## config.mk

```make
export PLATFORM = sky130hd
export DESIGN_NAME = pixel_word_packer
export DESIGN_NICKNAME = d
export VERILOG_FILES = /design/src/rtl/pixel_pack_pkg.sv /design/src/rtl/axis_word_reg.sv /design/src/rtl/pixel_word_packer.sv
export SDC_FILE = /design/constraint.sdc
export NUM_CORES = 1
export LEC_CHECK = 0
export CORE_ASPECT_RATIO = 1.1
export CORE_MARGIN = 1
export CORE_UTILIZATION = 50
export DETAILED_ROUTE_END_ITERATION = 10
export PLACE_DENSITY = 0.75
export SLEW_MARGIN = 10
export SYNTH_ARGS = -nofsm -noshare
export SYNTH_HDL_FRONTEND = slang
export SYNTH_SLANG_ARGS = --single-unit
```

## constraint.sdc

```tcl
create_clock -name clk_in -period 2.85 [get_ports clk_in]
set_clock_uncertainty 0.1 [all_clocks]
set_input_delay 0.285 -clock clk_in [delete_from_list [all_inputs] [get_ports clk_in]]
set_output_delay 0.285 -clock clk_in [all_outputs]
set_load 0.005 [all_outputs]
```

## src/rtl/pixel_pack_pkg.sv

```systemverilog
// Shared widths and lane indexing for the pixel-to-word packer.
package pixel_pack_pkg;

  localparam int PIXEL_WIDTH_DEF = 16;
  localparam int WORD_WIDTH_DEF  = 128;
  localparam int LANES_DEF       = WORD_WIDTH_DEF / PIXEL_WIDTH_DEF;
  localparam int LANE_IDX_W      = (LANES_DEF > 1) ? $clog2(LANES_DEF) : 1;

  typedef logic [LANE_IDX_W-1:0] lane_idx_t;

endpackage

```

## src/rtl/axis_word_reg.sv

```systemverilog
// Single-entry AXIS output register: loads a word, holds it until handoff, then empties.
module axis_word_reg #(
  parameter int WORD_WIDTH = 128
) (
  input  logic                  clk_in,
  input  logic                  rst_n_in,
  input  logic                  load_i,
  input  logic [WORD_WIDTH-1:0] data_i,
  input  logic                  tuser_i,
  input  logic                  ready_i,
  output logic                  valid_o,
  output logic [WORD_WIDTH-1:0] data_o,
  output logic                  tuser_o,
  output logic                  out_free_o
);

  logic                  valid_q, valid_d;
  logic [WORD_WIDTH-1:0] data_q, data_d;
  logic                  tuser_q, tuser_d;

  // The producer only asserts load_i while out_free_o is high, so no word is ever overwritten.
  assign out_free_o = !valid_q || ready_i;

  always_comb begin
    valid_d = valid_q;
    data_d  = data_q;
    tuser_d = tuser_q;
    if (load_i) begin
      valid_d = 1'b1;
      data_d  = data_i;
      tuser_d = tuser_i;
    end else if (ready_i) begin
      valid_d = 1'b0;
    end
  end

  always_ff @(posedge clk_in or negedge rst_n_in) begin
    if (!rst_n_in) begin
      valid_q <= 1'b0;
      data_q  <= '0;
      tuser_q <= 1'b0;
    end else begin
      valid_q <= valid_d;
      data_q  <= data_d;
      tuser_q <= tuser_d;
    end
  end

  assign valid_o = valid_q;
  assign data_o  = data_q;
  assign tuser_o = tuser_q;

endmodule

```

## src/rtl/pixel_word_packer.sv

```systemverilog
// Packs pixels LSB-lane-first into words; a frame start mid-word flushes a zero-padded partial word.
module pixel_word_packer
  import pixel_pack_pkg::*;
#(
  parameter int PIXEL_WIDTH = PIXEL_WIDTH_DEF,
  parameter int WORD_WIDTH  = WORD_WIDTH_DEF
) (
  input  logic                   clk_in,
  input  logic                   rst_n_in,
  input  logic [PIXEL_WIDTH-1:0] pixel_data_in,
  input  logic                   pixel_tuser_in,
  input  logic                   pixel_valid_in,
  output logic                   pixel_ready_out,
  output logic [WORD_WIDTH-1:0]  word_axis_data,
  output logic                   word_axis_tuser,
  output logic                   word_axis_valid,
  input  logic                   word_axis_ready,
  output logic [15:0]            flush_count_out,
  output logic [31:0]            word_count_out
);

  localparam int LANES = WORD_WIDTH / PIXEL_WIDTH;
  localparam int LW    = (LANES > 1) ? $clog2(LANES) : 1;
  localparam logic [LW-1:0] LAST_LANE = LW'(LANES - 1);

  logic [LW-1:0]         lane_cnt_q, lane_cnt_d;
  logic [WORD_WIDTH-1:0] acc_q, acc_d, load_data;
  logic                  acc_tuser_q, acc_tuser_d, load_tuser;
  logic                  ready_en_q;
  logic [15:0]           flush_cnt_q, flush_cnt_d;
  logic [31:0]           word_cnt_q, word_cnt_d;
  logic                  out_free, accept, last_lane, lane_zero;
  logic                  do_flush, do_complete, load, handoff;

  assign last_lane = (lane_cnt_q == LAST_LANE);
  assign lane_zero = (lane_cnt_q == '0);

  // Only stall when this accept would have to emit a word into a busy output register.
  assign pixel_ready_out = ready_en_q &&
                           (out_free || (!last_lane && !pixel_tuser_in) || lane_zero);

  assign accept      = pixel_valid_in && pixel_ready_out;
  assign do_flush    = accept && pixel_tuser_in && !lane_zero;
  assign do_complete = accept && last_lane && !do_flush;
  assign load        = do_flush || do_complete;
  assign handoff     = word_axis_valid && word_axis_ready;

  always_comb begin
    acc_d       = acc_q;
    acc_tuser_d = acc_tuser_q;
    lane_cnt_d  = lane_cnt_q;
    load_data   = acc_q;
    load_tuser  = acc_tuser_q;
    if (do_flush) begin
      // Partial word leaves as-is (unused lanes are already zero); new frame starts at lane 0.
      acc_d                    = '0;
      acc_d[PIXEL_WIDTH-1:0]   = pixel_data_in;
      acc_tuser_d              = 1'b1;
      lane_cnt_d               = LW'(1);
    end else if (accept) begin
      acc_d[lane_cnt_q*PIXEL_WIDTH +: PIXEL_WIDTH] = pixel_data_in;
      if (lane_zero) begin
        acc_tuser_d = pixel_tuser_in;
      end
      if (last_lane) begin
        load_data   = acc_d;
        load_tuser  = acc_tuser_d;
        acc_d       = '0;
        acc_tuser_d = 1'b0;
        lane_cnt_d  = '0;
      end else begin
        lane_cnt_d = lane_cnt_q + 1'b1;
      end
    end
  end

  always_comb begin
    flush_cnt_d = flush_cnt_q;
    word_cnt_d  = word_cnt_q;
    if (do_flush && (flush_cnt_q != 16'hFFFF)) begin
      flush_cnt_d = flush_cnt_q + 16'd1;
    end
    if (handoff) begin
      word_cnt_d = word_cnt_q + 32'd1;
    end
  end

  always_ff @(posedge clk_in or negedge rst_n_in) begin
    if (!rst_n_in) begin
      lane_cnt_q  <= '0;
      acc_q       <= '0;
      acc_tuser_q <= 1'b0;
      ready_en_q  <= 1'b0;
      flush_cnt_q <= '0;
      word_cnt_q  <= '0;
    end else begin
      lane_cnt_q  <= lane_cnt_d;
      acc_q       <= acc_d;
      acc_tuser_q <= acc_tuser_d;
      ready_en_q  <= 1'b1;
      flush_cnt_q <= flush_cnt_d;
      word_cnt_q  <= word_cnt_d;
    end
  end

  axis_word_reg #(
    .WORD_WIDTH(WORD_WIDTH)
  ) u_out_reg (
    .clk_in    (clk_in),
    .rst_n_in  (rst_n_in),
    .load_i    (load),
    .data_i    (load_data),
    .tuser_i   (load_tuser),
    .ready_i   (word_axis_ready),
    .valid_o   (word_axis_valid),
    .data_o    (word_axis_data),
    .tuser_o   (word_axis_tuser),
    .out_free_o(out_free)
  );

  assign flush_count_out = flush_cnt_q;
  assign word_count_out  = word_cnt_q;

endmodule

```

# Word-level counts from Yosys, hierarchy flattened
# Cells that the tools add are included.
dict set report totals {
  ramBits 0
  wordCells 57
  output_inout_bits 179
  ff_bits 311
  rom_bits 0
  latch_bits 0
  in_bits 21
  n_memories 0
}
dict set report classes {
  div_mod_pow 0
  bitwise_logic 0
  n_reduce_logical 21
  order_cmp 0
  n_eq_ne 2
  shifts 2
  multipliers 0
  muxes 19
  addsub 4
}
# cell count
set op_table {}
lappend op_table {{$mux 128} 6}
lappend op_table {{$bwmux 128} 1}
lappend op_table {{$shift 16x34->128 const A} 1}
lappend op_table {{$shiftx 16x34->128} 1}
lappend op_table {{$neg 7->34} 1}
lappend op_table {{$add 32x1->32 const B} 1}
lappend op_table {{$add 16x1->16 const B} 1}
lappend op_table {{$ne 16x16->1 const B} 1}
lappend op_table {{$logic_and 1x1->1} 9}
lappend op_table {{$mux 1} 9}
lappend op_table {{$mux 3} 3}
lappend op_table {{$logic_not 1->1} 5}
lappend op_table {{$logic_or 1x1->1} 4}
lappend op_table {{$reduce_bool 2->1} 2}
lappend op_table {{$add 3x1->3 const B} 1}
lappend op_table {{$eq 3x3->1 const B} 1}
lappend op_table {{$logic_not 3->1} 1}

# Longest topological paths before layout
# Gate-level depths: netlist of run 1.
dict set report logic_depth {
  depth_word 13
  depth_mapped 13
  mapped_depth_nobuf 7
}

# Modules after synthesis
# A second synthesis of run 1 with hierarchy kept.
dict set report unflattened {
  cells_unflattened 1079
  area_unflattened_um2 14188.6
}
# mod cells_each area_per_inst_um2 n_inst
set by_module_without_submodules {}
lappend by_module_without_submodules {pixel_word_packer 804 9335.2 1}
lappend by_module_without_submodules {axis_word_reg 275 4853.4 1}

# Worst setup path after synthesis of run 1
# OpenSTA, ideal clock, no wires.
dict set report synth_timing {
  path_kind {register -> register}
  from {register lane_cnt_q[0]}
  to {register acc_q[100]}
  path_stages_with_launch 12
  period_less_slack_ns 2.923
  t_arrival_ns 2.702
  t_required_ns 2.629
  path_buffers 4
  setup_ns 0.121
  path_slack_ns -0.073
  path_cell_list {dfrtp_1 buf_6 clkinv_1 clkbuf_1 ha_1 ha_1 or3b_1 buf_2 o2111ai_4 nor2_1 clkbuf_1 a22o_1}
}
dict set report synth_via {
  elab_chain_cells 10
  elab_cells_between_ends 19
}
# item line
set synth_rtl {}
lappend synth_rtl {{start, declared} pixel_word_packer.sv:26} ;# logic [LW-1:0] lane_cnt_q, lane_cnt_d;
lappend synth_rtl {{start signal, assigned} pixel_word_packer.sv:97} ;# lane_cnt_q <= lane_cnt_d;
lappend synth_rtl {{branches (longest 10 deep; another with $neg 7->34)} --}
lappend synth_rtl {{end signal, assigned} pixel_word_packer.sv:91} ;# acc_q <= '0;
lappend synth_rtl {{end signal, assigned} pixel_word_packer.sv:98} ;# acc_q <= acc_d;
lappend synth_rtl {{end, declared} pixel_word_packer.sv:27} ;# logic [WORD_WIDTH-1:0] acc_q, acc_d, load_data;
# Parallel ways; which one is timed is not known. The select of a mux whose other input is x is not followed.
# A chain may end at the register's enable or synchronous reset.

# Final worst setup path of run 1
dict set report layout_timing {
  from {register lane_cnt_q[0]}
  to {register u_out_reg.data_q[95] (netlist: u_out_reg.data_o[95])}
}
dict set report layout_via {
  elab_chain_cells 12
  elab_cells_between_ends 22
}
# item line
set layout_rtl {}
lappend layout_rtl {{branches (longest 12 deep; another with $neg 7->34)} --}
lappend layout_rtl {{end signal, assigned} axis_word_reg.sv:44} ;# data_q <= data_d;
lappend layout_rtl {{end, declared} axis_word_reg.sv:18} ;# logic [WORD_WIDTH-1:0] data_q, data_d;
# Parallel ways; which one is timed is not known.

--

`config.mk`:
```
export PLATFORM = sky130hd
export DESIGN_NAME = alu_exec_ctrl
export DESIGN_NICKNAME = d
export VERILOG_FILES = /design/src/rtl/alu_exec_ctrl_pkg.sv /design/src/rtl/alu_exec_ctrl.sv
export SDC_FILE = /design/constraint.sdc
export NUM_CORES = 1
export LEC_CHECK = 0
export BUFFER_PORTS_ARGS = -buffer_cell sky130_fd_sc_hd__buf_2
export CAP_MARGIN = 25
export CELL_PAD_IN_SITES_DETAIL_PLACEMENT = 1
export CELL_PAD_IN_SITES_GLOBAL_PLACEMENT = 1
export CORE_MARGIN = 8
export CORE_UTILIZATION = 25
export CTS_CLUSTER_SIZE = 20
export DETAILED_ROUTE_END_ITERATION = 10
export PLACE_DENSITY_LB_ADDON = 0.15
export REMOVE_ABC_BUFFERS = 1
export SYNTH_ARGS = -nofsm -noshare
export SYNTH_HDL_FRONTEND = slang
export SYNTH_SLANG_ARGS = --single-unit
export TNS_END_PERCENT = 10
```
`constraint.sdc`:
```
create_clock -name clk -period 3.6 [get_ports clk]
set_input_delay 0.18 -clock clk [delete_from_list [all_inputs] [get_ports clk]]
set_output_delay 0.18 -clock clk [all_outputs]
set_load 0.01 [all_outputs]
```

---

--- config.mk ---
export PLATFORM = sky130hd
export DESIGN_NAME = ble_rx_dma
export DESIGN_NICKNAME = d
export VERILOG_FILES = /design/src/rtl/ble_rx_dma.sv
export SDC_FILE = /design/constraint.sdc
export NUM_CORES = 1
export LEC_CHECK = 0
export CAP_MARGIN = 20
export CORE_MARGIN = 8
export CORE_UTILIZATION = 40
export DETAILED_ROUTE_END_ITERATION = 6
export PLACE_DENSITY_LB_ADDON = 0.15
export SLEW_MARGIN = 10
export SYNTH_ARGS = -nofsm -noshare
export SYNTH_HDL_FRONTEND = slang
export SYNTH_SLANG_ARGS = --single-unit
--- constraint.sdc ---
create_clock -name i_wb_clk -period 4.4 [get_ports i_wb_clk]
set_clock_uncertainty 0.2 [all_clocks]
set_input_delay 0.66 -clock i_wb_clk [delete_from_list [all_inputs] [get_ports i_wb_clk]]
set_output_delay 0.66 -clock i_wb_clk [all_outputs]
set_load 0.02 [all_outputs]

*What the task requires*:
What is the number of lines in the data that include "which"? Answer with that number alone.

*Task response*:
2